I think Chris or someone else also referred to a USACE experience/paper they
could not then lay their hands on (I think they may have been referring to
http://www.cecer.army.mil/techreports/mar_frep/Mar_FREP.flm.post.pdf -- I had
also seen the VPI paper some time ago)
Randy Conner- ACIPCO
-----Original Message-----
From: PipingDesign@yahoogroups.com
[mailto:PipingDesign@yahoogroups.com]On Behalf Of Geoff Stone DD&D
Australia
Sent: Thursday, February 09, 2006 6:32 PM
To: PipingDesign@yahoogroups.com
Subject: Re: [PipingDesign] GRP
Chris,
Check this paper out.
Geoff
http://scholar.lib.vt.edu/theses/available/etd-72198-94656/unrestricted/thesis.p\ df
Christopher Wright <chrisw@skypoint.com> wrote:
On Feb 9, 2006, at 5:55 PM, Geoff Stone DD&D Australia wrote:
> In short to design in GRP is a specialised subject. If yopu dont have
> the skills stay well away from it. Remeber the salesman has an aim to
> sell product NOT do your job for you. keep this uppermost in your
> mind.
This is a very solid point, with a lot of legs. Plastics in general
are very useful things, but they don't behave like metals. In
particular they can be very sinsitive to environmental factors acids
and ultraviolet light. I had a chance to investigate a failure of an 18
inch fabricated miter joint that let go becasue the fabrication was
faulty. The system (chilled water at about 90 psi) was plagued with
leaks and failed a number of hydro tests as a result. The mitre joint
was made from a single length of pipe sawed at an angle with the pieces
rotated and matcched to form a 90 deg bend. The joint was wrapped
manually with resin-soaked fabric--woven roving, I think, maybe mat.

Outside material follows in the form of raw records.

`config.mk`:
```
export PLATFORM = sky130hd
export DESIGN_NAME = tdm_demux_8ch_flat
export DESIGN_NICKNAME = d
export VERILOG_FILES = /design/src/rtl/tdm_pkg.sv /design/src/rtl/tdm_demux_8ch_if.sv /design/src/rtl/tdm_slot_counter.sv /design/src/rtl/tdm_demux_8ch.sv /design/src/flat_wrapper.sv
export SDC_FILE = /design/constraint.sdc
export NUM_CORES = 1
export LEC_CHECK = 0
export CORE_MARGIN = 2
export CORE_UTILIZATION = 54
export DETAILED_ROUTE_END_ITERATION = 8
export DONT_BUFFER_PORTS = 1
export HOLD_SLACK_MARGIN = 0.12
export PLACE_DENSITY_LB_ADDON = 0.12
export SLEW_MARGIN = 20
export SYNTH_ARGS = -nofsm -noshare
export SYNTH_HDL_FRONTEND = slang
export SYNTH_HIERARCHICAL = 1
export SYNTH_SLANG_ARGS = --single-unit
```
`constraint.sdc`:
```
create_clock -name clk -period 2.3 [get_ports clk]
set_clock_uncertainty 0.2 [all_clocks]
set_input_delay 0.46 -clock clk [delete_from_list [all_inputs] [get_ports clk]]
set_output_delay 0.46 -clock clk [all_outputs]
set_load 0.01 [all_outputs]
```
--- config.mk ---
export PLATFORM = sky130hd
export DESIGN_NAME = seq_detect_ctrl
export DESIGN_NICKNAME = d
export VERILOG_FILES = /design/src/rtl/seq_detect_ctrl.sv
export SDC_FILE = /design/constraint.sdc
export NUM_CORES = 1
export LEC_CHECK = 0
export ABC_CLOCK_PERIOD_IN_PS = 2200
export BUFFER_PORTS_ARGS = -buffer_cell sky130_fd_sc_hd__buf_2
export CAP_MARGIN = 5
export CORE_UTILIZATION = 35
export DETAILED_ROUTE_END_ITERATION = 16
export GPL_TIMING_DRIVEN = 0
export PLACE_DENSITY_LB_ADDON = 0.3
export SLEW_MARGIN = 20
export SYNTH_ARGS = -nofsm -noshare
export SYNTH_HDL_FRONTEND = slang
export SYNTH_SLANG_ARGS = --single-unit
--- constraint.sdc ---
create_clock -name clk -period 2.2 [get_ports clk]
set_clock_uncertainty 0.15 [all_clocks]
set_input_delay 0.33 -clock clk [delete_from_list [all_inputs] [get_ports clk]]
set_output_delay 0.33 -clock clk [all_outputs]
set_load 0.05 [all_outputs]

The interior crotch corner was very problematic because it was
difficult to get the wrap actually to contact the surface. When it
started leaking the assembly crew just wrapped a few more layers and
pumped it up again. The problem was that the wrap hadn't bonded to the
pipe wall, so the added wrap didn't do anything. The ensuing rupture
was quite spectacular. Turns out the money saved by going to FRP had to
be spent on a new system. The owners got very nervous about the FRP
pipe and specified steel. I'm still very nervous about FRP pipe--more
precisely the possible problems with fabricated joints in FRP piping.

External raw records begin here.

<file path="src/rtl/branch_operand_scoreboard_if.sv">
// rtl/branch_operand_scoreboard_if.sv - ID-stage request/response bundle for the branch operand scoreboard
//
// Purpose: carries the decoded ID instruction, the flush request, and the
//          scoreboard's stall / forwarding / performance results.
// Modports:
//   master - ID stage: drives id_* and flush, reads stall, fwd_*_sel, stall_cnt
//   slave  - scoreboard: reads id_* and flush, drives stall, fwd_*_sel, stall_cnt

interface branch_operand_scoreboard_if #(
    parameter int TW    = 2,
    parameter int CNT_W = 32
);
    logic             id_valid;
    logic [4:0]       id_rs;
    logic [4:0]       id_rt;
    logic             id_use_rs;
    logic             id_use_rt;
    logic [TW-1:0]    id_tuse_rs;
    logic [TW-1:0]    id_tuse_rt;
    logic             id_wr;
    logic [4:0]       id_dst;
    logic [TW-1:0]    id_tnew;
    logic             flush;
    logic             stall;
    logic [1:0]       fwd_rs_sel;
    logic [1:0]       fwd_rt_sel;
    logic [CNT_W-1:0] stall_cnt;

    modport master (
        output id_valid, id_rs, id_rt, id_use_rs, id_use_rt, id_tuse_rs, id_tuse_rt,
        output id_wr, id_dst, id_tnew, flush,
        input  stall, fwd_rs_sel, fwd_rt_sel, stall_cnt
    );

    modport slave (
        input  id_valid, id_rs, id_rt, id_use_rs, id_use_rt, id_tuse_rs, id_tuse_rt,
        input  id_wr, id_dst, id_tnew, flush,
        output stall, fwd_rs_sel, fwd_rt_sel, stall_cnt
    );
endinterface

</file>
<file path="src/rtl/branch_operand_scoreboard.sv">
// rtl/branch_operand_scoreboard.sv - per-register writer scoreboard for ID-stage branch operands
//
// Purpose: tracks each in-flight GPR writer by pipeline stage (E/M/W) and by
//          cycles remaining until its result is forwardable (tnew); produces the
//          ID stall request, rs/rt forwarding selects and a saturating stall counter.
// Ports:
//   clk   - clock, all state updates on the rising edge
//   reset - asynchronous active-low reset
//   sb    - slave side of branch_operand_scoreboard_if (ID instruction in,
//           stall / fwd_rs_sel / fwd_rt_sel / stall_cnt out)

module branch_operand_scoreboard #(
    parameter int NREG  = 32,
    parameter int TW    = 2,
    parameter int CNT_W = 32
) (
    input  logic                      clk,
    input  logic                      reset,
    branch_operand_scoreboard_if.slave sb
);
    // Stage encoding doubles as the forwarding-select encoding.
    localparam logic [1:0] ST_NONE = 2'd0;
    localparam logic [1:0] ST_E    = 2'd1;
    localparam logic [1:0] ST_M    = 2'd2;
    localparam logic [1:0] ST_W    = 2'd3;

    logic [1:0]    stage_q [NREG];
    logic [TW-1:0] tnew_q  [NREG];
    logic [CNT_W-1:0] stall_cnt_q;

    logic rs_pend, rt_pend;
    logic rs_hit, rt_hit;
    logic stall_c;
    logic issue;

    // Sources are looked up in the pre-edge state only, so an instruction
    // never bypasses to itself.
    always_comb begin
        rs_pend = (sb.id_rs != 5'd0) && (stage_q[sb.id_rs] != ST_NONE);
        rt_pend = (sb.id_rt != 5'd0) && (stage_q[sb.id_rt] != ST_NONE);
        rs_hit  = rs_pend && (tnew_q[sb.id_rs] > sb.id_tuse_rs);
        rt_hit  = rt_pend && (tnew_q[sb.id_rt] > sb.id_tuse_rt);
        stall_c = sb.id_valid && !sb.flush &&
                  ((sb.id_use_rs && rs_hit) || (sb.id_use_rt && rt_hit));
        issue   = sb.id_valid && !stall_c && !sb.flush && sb.id_wr && (sb.id_dst != 5'd0);
    end

    assign sb.stall      = stall_c;
    assign sb.fwd_rs_sel = rs_pend ? stage_q[sb.id_rs] : ST_NONE;
    assign sb.fwd_rt_sel = rt_pend ? stage_q[sb.id_rt] : ST_NONE;
    assign sb.stall_cnt  = stall_cnt_q;

    always_ff @(posedge clk or negedge reset) begin
        if (!reset) begin
            for (int r = 0; r < NREG; r++) begin
                stage_q[r] <= ST_NONE;
                tnew_q[r]  <= '0;
            end
            stall_cnt_q <= '0;
        end else begin
            stage_q[0] <= ST_NONE;
            tnew_q[0]  <= '0;
            for (int r = 1; r < NREG; r++) begin
                if (issue && (sb.id_dst == 5'(r))) begin
                    // Youngest writer wins; an older writer to the same
                    // register retires earlier, so dropping it is safe.
                    stage_q[r] <= ST_E;
                    tnew_q[r]  <= sb.id_tnew;
                end else if (sb.flush && (stage_q[r] == ST_E || stage_q[r] == ST_M)) begin
                    stage_q[r] <= ST_NONE;
                    tnew_q[r]  <= '0;
                end else begin
                    // The pipeline always advances, so every entry ages.
                    stage_q[r] <= (stage_q[r] == ST_NONE || stage_q[r] == ST_W) ?
                                  ST_NONE : stage_q[r] + 2'd1;
                    tnew_q[r]  <= (tnew_q[r] == '0) ? '0 : tnew_q[r] - 1'b1;
                end
            end
            if (stall_c && (stall_cnt_q != '1))
                stall_cnt_q <= stall_cnt_q + 1'b1;
        end
    end
endmodule

</file>
<file path="src/flat_wrapper.sv">
// flat-port wrapper written by rule: the top's interface ports become plain ports
module branch_operand_scoreboard_flat 
#(
    parameter int NREG  = 32,
    parameter int TW    = 2,
    parameter int CNT_W = 32
)
  (clk, reset, sb_id_valid, sb_id_rs, sb_id_rt, sb_id_use_rs, sb_id_use_rt, sb_id_tuse_rs, sb_id_tuse_rt, sb_id_wr, sb_id_dst, sb_id_tnew, sb_flush, sb_stall, sb_fwd_rs_sel, sb_fwd_rt_sel, sb_stall_cnt);
  branch_operand_scoreboard_if #(.TW(TW), .CNT_W(CNT_W)) sb_i ();
  input  logic clk;
  input  logic reset;
  input wire logic [$bits(sb_i.id_valid)-1:0] sb_id_valid;
  input wire logic [$bits(sb_i.id_rs)-1:0] sb_id_rs;
  input wire logic [$bits(sb_i.id_rt)-1:0] sb_id_rt;
  input wire logic [$bits(sb_i.id_use_rs)-1:0] sb_id_use_rs;
  input wire logic [$bits(sb_i.id_use_rt)-1:0] sb_id_use_rt;
  input wire logic [$bits(sb_i.id_tuse_rs)-1:0] sb_id_tuse_rs;
  input wire logic [$bits(sb_i.id_tuse_rt)-1:0] sb_id_tuse_rt;
  input wire logic [$bits(sb_i.id_wr)-1:0] sb_id_wr;
  input wire logic [$bits(sb_i.id_dst)-1:0] sb_id_dst;
  input wire logic [$bits(sb_i.id_tnew)-1:0] sb_id_tnew;
  input wire logic [$bits(sb_i.flush)-1:0] sb_flush;
  output wire logic [$bits(sb_i.stall)-1:0] sb_stall;
  output wire logic [$bits(sb_i.fwd_rs_sel)-1:0] sb_fwd_rs_sel;
  output wire logic [$bits(sb_i.fwd_rt_sel)-1:0] sb_fwd_rt_sel;
  output wire logic [$bits(sb_i.stall_cnt)-1:0] sb_stall_cnt;
  assign sb_i.id_valid = sb_id_valid;
  assign sb_i.id_rs = sb_id_rs;
  assign sb_i.id_rt = sb_id_rt;
  assign sb_i.id_use_rs = sb_id_use_rs;
  assign sb_i.id_use_rt = sb_id_use_rt;
  assign sb_i.id_tuse_rs = sb_id_tuse_rs;
  assign sb_i.id_tuse_rt = sb_id_tuse_rt;
  assign sb_i.id_wr = sb_id_wr;
  assign sb_i.id_dst = sb_id_dst;
  assign sb_i.id_tnew = sb_id_tnew;
  assign sb_i.flush = sb_flush;
  assign sb_stall = sb_i.stall;
  assign sb_fwd_rs_sel = sb_i.fwd_rs_sel;
  assign sb_fwd_rt_sel = sb_i.fwd_rt_sel;
  assign sb_stall_cnt = sb_i.stall_cnt;
  branch_operand_scoreboard #(.NREG(NREG), .TW(TW), .CNT_W(CNT_W)) u_core (.clk(clk), .reset(reset), .sb(sb_i));
endmodule
</file>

I also ran into a problem with a glass fiber wrapped natural gas tank design ed to operate at about 3000 psi. Everyone did lots of really spectacular tests on sample tanks, and convinced themselves that the tanks had a 'safety factor' of 4 based on testing of new construction. Cool as all those tests were they didn't reflect degradation of the glass fiber wrap in service, and there were several bursts at about 3000 psi after the tanks had been run for a while. After a lot more lab work the cause was determined to be 'environmental degradation' of a non-specific sort, possibly battery acid, despite the lack of clear evidence. I have my own suspicions about the cause, and a lot less confidence in the ability of FRP to stand up in service.